- What to work on:
Reproduce the full listing without a single change.

::: Provided entries :::

===== src/rtl/sss_regs.svh =====
// register map, field positions and timing figures of the safety supervisor
`ifndef SSS_REGS_SVH
`define SSS_REGS_SVH
// ----------------------------------------------------------------
// register byte offsets
// ----------------------------------------------------------------
`define SSS_OFF_KICK      8'h00
`define SSS_OFF_STATUS    8'h04
`define SSS_OFF_IRQ_STAT  8'h08
`define SSS_OFF_IRQ_MASK  8'h0c
// ----------------------------------------------------------------
// status word bits
// ----------------------------------------------------------------
`define SSS_ST_ONLINE     0
`define SSS_ST_RUNNING    1
`define SSS_ST_MAINS      2
`define SSS_ST_BATT_LOW   3
`define SSS_ST_ABORTED    4
`define SSS_ST_REFUSED    5
`define SSS_ST_FAILED     7
// ----------------------------------------------------------------
// interrupt bits
// ----------------------------------------------------------------
`define SSS_IRQ_WDOG      0
`define SSS_IRQ_REFUSE    1
`define SSS_IRQ_SHUT      2
`define SSS_IRQ_W         3
// ----------------------------------------------------------------
// timing figures
// ----------------------------------------------------------------
`define SSS_CLK_HZ        250000000
`define SSS_KICK_MS       20
`define SSS_WDOG_TMO_MS   40
`define SSS_SHUT_S        10
`define SSS_SLOW_MHZ      500
`define SSS_FAST_MHZ      5000
`define SSS_RESTART_CYC   16
`define SSS_WDOG_CYC      ((`SSS_CLK_HZ / 1000) * `SSS_WDOG_TMO_MS)
`define SSS_SHUT_CYC      (`SSS_CLK_HZ * `SSS_SHUT_S)
`define SSS_SLOW_HALF_CYC ((`SSS_CLK_HZ / 2 / `SSS_SLOW_MHZ) * 1000)
`define SSS_FAST_HALF_CYC ((`SSS_CLK_HZ / 2 / `SSS_FAST_MHZ) * 1000)
`endif


===== src/rtl/sss_pkg.sv =====
// types shared by the safety supervisor files
package sss_pkg;
    typedef enum logic [1:0] {
        SSS_ST_RUN   = 2'b00,
        SSS_ST_WDRST = 2'b01,
        SSS_ST_SHUT  = 2'b10
    } sss_state_t;

    typedef enum logic [7:0] {
        SSS_CMD_NOP                  = 8'h00,
        SSS_CMD_STATUS_QUERY_COMMAND = 8'h01,
        SSS_CMD_GO_ONLINE            = 8'h02,
        SSS_CMD_GO_OFFLINE           = 8'h03,
        SSS_CMD_START_SEQ            = 8'h04
    } sss_cmd_t;
endpackage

:::

- Exercise result:
===== src/rtl/sss_regs.svh =====
// register map, field positions and timing figures of the safety supervisor
`ifndef SSS_REGS_SVH
`define SSS_REGS_SVH
// ----------------------------------------------------------------
// register byte offsets
// ----------------------------------------------------------------
`define SSS_OFF_KICK      8'h00
`define SSS_OFF_STATUS    8'h04
`define SSS_OFF_IRQ_STAT  8'h08
`define SSS_OFF_IRQ_MASK  8'h0c
// ----------------------------------------------------------------
// status word bits
// ----------------------------------------------------------------
`define SSS_ST_ONLINE     0
`define SSS_ST_RUNNING    1
`define SSS_ST_MAINS      2
`define SSS_ST_BATT_LOW   3
`define SSS_ST_ABORTED    4
`define SSS_ST_REFUSED    5
`define SSS_ST_FAILED     7
// ----------------------------------------------------------------
// interrupt bits
// ----------------------------------------------------------------
`define SSS_IRQ_WDOG      0
`define SSS_IRQ_REFUSE    1
`define SSS_IRQ_SHUT      2
`define SSS_IRQ_W         3
// ----------------------------------------------------------------
// timing figures
// ----------------------------------------------------------------
`define SSS_CLK_HZ        250000000
`define SSS_KICK_MS       20
`define SSS_WDOG_TMO_MS   40
`define SSS_SHUT_S        10
`define SSS_SLOW_MHZ      500
`define SSS_FAST_MHZ      5000
`define SSS_RESTART_CYC   16
`define SSS_WDOG_CYC      ((`SSS_CLK_HZ / 1000) * `SSS_WDOG_TMO_MS)
`define SSS_SHUT_CYC      (`SSS_CLK_HZ * `SSS_SHUT_S)
`define SSS_SLOW_HALF_CYC ((`SSS_CLK_HZ / 2 / `SSS_SLOW_MHZ) * 1000)
`define SSS_FAST_HALF_CYC ((`SSS_CLK_HZ / 2 / `SSS_FAST_MHZ) * 1000)
`endif


===== src/rtl/sss_pkg.sv =====
// types shared by the safety supervisor files
package sss_pkg;
    typedef enum logic [1:0] {
        SSS_ST_RUN   = 2'b00,
        SSS_ST_WDRST = 2'b01,
        SSS_ST_SHUT  = 2'b10
    } sss_state_t;

    typedef enum logic [7:0] {
        SSS_CMD_NOP                  = 8'h00,
        SSS_CMD_STATUS_QUERY_COMMAND = 8'h01,
        SSS_CMD_GO_ONLINE            = 8'h02,
        SSS_CMD_GO_OFFLINE           = 8'h03,
        SSS_CMD_START_SEQ            = 8'h04
    } sss_cmd_t;
endpackage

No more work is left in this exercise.